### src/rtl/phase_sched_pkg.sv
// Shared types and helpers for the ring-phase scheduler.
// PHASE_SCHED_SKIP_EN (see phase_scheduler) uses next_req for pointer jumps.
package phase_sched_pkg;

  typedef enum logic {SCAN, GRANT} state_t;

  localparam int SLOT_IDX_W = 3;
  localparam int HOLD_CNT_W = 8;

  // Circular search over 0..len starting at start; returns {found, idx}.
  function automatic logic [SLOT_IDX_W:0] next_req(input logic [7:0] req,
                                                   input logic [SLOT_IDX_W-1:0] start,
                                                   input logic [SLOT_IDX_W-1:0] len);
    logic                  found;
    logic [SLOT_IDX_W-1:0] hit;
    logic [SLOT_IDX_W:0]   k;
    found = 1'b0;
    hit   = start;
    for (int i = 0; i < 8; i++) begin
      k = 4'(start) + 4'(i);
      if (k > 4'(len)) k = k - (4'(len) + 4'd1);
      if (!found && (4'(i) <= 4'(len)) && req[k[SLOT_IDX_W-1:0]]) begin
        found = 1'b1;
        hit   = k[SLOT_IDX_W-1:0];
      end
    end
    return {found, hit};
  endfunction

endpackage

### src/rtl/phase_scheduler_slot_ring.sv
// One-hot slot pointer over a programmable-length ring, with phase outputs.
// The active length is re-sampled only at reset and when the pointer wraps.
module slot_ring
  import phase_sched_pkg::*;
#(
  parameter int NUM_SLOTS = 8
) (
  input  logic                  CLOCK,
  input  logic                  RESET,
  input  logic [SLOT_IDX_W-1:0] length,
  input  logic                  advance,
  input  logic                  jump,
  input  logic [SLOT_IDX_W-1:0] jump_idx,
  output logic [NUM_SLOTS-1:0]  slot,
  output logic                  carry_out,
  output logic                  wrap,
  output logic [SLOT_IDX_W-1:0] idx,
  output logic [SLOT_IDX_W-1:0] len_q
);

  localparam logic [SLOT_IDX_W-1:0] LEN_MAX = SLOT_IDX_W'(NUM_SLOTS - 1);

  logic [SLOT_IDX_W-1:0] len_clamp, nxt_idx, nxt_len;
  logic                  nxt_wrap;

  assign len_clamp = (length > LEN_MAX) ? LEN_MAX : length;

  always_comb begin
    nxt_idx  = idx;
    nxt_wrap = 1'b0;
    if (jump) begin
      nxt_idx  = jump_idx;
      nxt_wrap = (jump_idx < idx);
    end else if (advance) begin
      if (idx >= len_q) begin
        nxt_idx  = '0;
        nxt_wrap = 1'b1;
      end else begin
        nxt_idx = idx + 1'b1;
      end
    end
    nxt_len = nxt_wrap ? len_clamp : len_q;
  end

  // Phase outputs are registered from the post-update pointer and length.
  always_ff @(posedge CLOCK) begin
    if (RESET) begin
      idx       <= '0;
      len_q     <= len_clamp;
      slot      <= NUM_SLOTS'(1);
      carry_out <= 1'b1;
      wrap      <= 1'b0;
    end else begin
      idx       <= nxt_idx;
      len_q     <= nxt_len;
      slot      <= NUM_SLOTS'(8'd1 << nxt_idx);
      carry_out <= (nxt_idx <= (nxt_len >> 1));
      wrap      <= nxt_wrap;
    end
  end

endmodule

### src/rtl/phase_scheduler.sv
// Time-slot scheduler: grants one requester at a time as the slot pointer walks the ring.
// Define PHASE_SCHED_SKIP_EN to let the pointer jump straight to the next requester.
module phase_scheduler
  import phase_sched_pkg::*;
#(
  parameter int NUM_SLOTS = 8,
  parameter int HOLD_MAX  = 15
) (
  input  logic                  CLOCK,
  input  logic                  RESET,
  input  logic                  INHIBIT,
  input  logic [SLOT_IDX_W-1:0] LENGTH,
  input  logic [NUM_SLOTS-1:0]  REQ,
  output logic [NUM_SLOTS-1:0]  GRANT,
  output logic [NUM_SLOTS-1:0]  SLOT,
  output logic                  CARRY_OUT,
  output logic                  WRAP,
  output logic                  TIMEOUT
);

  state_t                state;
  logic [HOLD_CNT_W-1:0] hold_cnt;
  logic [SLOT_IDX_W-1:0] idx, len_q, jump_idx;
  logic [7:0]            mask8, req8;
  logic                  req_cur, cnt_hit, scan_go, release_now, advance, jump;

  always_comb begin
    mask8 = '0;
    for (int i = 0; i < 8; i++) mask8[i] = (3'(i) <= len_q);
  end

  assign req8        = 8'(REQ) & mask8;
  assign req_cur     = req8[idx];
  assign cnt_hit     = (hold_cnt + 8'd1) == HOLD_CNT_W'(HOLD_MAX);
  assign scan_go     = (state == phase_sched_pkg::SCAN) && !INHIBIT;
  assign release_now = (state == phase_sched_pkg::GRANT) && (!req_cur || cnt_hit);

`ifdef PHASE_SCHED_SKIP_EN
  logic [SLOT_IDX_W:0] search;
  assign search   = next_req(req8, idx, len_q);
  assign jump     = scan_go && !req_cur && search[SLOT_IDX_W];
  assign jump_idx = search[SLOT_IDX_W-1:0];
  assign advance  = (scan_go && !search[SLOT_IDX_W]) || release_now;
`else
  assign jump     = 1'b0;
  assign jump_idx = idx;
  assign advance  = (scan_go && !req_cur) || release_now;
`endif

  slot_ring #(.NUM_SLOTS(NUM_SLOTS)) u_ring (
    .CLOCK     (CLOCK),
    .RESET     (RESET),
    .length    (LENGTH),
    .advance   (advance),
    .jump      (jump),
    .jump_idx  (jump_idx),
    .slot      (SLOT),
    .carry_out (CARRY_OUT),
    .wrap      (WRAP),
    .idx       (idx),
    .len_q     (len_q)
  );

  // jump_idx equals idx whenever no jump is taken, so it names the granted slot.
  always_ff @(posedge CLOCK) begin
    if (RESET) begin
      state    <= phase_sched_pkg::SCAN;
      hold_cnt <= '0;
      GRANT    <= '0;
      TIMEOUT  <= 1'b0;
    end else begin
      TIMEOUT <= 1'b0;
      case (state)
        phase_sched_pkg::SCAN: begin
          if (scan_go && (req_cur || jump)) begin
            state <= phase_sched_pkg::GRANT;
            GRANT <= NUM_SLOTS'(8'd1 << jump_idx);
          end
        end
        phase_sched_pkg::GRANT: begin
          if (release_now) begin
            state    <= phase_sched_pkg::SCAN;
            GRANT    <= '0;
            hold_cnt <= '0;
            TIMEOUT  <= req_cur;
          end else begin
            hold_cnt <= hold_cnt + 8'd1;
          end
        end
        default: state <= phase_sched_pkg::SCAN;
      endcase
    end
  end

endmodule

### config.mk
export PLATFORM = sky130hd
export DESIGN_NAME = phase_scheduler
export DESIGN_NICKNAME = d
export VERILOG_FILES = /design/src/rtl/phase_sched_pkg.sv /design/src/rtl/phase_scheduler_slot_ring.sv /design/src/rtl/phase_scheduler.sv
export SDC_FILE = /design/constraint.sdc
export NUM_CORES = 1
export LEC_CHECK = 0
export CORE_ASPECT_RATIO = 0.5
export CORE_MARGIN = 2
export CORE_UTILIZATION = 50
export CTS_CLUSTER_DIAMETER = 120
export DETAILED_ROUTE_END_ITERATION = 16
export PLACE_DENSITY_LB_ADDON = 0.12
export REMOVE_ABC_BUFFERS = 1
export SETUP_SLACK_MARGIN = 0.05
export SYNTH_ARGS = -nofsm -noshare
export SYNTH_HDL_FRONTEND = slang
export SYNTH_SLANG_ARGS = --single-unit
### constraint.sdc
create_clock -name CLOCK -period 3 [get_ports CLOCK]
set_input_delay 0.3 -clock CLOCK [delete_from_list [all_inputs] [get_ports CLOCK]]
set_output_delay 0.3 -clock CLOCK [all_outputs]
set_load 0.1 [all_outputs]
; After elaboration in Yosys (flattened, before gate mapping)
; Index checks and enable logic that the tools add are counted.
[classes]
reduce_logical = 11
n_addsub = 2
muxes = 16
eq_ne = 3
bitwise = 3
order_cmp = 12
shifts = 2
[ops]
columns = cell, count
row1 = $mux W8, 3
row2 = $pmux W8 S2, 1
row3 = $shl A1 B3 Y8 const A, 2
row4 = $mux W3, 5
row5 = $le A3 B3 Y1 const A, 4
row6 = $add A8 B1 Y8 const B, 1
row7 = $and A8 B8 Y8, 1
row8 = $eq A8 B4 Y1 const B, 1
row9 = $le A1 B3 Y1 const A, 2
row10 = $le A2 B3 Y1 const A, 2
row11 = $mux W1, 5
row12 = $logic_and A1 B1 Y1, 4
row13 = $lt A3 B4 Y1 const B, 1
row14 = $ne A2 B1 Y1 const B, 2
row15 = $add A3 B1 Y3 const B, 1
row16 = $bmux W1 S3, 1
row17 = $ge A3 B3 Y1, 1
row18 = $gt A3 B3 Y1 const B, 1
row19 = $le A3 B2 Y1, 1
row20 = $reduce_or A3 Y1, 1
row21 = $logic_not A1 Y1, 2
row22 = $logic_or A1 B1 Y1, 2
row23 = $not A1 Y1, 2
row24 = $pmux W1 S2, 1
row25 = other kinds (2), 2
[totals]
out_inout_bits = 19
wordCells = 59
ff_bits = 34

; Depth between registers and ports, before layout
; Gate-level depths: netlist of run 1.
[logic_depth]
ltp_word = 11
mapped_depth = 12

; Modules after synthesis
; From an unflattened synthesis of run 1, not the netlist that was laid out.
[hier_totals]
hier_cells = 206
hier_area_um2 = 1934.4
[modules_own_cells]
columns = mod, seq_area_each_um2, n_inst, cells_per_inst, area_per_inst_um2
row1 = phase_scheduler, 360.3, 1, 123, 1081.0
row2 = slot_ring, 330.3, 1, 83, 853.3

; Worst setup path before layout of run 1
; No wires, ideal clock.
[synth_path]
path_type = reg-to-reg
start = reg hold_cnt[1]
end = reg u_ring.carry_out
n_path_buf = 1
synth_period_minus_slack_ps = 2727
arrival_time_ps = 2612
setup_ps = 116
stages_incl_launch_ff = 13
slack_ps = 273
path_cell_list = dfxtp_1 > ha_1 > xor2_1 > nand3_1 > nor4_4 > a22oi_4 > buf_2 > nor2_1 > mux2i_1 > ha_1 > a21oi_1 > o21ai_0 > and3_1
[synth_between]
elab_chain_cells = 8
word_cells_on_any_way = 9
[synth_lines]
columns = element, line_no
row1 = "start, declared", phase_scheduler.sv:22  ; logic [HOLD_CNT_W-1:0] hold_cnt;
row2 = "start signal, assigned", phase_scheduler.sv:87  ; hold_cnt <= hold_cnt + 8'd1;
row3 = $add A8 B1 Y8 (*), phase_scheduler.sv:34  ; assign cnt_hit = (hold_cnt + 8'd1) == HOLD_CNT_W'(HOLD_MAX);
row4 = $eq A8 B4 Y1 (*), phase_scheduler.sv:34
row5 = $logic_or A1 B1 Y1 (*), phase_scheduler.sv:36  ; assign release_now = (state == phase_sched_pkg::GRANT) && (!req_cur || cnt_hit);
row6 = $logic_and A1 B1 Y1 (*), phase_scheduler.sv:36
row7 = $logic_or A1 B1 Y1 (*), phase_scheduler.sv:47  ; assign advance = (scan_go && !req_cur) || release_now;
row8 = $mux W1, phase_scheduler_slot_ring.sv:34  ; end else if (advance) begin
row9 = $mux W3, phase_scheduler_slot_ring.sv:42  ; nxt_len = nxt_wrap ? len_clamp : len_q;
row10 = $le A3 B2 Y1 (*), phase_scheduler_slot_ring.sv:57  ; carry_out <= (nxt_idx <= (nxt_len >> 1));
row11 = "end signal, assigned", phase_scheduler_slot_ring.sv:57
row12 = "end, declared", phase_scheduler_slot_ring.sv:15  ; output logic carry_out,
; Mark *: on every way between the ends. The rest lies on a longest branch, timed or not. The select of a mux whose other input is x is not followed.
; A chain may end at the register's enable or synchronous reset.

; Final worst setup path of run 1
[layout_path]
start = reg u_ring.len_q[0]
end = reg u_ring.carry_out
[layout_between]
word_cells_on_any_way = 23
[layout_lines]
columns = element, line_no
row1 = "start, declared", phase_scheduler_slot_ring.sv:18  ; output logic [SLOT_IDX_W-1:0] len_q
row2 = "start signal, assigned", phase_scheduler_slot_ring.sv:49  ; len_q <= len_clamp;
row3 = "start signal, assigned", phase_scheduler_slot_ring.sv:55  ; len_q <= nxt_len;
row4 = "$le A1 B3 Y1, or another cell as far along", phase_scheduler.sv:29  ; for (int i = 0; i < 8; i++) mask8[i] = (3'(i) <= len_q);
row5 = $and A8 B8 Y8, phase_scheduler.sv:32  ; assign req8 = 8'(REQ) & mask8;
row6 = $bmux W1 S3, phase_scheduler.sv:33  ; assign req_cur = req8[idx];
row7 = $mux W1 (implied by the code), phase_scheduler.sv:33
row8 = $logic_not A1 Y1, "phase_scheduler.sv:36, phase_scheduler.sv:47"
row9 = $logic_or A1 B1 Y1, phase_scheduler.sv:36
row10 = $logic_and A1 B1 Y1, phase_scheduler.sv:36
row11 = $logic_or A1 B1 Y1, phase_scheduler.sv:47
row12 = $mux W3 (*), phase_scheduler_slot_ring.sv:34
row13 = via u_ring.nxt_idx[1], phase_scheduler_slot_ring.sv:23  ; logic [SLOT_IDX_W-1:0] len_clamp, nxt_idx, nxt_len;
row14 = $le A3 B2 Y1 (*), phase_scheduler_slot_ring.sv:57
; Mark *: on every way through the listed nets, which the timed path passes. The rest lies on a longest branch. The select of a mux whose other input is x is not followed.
================================
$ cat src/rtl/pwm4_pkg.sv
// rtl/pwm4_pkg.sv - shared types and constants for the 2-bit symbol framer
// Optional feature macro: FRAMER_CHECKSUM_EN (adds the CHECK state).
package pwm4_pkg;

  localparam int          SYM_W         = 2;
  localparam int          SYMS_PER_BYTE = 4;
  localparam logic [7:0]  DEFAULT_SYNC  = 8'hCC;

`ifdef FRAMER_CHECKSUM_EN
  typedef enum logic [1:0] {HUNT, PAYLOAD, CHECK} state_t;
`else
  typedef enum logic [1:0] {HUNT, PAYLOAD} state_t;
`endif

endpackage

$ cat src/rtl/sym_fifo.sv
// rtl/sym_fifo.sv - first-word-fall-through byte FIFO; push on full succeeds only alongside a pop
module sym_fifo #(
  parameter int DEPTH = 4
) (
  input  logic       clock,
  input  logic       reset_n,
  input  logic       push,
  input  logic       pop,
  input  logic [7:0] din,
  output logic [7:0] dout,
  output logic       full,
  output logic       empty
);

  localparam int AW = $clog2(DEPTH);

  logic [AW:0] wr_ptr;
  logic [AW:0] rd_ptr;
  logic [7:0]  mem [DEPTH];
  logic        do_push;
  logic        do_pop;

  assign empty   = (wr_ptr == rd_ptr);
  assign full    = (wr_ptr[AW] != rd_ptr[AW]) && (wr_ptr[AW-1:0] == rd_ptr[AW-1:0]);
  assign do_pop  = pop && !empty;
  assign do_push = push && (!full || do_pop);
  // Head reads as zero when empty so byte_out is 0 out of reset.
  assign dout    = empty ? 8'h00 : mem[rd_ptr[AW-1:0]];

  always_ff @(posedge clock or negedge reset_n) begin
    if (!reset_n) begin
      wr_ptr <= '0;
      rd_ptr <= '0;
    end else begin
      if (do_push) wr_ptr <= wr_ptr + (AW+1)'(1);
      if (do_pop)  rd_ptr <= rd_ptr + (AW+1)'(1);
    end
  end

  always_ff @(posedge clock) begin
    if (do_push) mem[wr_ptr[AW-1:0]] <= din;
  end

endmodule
================================
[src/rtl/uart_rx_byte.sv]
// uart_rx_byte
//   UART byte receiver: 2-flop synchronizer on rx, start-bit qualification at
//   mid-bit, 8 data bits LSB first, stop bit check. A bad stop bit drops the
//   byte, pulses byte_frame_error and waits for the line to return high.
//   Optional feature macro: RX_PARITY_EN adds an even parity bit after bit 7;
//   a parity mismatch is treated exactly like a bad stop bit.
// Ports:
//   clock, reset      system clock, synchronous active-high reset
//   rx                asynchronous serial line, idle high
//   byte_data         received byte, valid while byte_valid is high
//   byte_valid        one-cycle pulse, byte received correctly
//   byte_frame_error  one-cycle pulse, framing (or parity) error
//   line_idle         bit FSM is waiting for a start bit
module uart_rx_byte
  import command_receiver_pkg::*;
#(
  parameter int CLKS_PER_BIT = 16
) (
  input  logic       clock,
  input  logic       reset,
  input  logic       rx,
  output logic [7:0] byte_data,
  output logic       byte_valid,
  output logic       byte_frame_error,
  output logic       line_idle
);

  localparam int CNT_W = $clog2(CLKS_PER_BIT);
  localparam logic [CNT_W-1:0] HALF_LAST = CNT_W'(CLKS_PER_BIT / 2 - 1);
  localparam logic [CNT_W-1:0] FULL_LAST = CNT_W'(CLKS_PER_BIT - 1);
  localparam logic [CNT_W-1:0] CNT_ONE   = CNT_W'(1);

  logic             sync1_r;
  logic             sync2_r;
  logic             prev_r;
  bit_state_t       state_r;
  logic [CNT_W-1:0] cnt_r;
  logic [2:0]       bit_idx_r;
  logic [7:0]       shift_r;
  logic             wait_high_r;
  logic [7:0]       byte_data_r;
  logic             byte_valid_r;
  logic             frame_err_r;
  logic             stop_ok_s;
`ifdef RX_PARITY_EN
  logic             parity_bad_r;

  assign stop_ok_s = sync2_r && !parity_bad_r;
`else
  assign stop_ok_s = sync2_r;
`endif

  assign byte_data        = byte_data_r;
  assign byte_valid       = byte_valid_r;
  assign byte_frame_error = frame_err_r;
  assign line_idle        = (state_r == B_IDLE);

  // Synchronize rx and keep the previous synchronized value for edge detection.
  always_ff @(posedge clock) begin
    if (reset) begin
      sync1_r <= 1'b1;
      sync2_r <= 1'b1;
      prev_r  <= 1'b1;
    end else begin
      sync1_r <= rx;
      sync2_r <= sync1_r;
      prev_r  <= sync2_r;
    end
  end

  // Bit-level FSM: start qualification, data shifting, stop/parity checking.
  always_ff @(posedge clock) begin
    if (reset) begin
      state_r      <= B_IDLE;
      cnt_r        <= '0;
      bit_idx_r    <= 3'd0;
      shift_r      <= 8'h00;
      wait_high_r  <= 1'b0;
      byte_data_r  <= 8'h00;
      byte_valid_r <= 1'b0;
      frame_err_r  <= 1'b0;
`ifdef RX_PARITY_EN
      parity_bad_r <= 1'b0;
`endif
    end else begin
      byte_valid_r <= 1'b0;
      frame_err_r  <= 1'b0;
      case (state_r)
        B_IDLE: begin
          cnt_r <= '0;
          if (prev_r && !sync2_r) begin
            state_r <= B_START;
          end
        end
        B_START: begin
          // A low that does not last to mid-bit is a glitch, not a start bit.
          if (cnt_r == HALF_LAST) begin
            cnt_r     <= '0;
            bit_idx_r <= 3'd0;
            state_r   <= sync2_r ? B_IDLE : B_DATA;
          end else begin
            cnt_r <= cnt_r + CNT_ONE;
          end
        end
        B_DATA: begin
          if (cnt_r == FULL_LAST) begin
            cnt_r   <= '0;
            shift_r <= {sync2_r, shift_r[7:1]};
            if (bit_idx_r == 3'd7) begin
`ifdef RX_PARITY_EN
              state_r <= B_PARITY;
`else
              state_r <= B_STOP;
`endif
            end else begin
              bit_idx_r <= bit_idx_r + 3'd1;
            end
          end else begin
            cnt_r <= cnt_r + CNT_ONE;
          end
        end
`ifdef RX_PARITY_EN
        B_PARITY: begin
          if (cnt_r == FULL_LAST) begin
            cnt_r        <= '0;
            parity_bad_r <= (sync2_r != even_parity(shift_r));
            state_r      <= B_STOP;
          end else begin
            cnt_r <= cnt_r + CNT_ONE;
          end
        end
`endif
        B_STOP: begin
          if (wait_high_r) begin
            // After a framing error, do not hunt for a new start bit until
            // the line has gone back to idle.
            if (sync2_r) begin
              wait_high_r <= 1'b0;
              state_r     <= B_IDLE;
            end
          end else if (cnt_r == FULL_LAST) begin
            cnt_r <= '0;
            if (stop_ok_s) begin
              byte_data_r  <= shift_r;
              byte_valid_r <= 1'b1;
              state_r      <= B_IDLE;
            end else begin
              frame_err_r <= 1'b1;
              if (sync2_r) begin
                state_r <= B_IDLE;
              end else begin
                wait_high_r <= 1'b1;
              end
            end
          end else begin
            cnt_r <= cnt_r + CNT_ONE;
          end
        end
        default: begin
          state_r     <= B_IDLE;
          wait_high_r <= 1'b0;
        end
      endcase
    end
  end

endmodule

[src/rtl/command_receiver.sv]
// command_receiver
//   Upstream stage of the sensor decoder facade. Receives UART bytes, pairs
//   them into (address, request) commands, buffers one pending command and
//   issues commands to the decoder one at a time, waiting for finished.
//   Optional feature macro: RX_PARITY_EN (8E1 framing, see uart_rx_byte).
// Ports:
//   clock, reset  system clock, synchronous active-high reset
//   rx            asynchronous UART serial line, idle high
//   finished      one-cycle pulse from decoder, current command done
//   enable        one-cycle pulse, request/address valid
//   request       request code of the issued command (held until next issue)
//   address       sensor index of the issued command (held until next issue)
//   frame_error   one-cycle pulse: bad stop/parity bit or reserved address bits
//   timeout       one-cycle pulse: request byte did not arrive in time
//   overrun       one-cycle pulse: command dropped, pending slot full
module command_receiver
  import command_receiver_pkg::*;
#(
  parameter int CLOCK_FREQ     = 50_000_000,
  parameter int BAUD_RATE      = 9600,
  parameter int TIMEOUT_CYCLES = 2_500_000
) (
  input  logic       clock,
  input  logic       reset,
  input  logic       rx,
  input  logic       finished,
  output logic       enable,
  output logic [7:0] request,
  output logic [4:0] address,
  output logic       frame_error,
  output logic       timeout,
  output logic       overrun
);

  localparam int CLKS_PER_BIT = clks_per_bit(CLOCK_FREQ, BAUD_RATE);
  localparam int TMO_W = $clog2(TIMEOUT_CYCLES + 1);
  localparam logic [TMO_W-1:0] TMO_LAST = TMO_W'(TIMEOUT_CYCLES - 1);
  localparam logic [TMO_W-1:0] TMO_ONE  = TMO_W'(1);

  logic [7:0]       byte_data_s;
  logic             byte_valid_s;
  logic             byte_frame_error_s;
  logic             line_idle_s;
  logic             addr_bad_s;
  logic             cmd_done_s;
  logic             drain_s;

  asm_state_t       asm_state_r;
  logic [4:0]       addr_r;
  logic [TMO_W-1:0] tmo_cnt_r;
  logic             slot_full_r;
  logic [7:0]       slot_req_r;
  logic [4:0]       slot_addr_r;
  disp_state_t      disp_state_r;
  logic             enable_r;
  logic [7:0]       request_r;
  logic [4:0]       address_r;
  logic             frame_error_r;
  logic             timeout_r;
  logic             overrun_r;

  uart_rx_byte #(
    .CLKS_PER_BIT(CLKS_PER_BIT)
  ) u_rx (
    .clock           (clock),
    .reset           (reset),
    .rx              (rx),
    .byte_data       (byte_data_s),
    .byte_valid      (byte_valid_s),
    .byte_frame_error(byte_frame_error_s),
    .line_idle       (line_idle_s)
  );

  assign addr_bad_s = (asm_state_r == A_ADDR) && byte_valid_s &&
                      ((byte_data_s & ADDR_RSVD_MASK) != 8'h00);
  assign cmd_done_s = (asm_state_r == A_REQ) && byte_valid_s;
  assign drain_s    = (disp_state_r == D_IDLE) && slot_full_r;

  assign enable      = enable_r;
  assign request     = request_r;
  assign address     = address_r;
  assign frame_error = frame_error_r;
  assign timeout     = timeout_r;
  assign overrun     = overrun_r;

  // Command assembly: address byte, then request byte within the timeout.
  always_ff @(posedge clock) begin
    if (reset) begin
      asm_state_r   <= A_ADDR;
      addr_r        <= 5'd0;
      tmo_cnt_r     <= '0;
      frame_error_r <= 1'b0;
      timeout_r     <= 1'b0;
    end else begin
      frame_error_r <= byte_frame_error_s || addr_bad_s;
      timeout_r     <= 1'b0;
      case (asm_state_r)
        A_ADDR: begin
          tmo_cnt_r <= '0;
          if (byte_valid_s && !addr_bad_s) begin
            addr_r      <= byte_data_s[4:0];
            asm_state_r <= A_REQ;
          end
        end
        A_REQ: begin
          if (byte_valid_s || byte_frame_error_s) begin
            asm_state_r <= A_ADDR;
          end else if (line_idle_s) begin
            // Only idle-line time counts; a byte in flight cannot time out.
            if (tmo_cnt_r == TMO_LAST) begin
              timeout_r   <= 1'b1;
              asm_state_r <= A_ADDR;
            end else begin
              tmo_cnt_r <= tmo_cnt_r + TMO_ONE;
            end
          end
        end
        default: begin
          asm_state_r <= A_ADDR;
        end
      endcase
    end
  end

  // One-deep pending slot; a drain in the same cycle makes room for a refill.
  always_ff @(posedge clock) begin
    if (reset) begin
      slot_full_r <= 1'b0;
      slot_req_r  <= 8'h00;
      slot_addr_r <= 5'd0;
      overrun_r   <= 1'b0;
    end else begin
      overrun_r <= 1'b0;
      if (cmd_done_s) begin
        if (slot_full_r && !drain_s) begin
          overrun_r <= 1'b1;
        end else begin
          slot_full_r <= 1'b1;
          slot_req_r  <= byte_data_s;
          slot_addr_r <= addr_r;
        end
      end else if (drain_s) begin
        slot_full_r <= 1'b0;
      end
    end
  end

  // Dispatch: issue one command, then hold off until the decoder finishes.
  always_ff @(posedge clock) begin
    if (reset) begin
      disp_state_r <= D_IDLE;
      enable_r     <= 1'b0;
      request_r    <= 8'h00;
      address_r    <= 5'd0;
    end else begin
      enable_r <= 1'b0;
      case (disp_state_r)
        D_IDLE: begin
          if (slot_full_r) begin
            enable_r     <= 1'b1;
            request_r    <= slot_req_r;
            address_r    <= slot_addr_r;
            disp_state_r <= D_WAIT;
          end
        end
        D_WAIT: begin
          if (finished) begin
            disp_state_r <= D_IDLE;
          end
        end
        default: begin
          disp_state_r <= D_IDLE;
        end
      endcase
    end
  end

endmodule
================================
### ABOUT THIS TASK
Begin at the line that has "columns = cell, count" in the entries above; stop after the line that has "row14 = $ne A2 B1 Y1 const B, 2". Transcribe exactly those lines and no others.

### RESPONSE FOR THIS EXERCISE
columns = cell, count
row1 = $mux W8, 3
row2 = $pmux W8 S2, 1
row3 = $shl A1 B3 Y8 const A, 2
row4 = $mux W3, 5
row5 = $le A3 B3 Y1 const A, 4
row6 = $add A8 B1 Y8 const B, 1
row7 = $and A8 B8 Y8, 1
row8 = $eq A8 B4 Y1 const B, 1
row9 = $le A1 B3 Y1 const A, 2
row10 = $le A2 B3 Y1 const A, 2
row11 = $mux W1, 5
row12 = $logic_and A1 B1 Y1, 4
row13 = $lt A3 B4 Y1 const B, 1
row14 = $ne A2 B1 Y1 const B, 2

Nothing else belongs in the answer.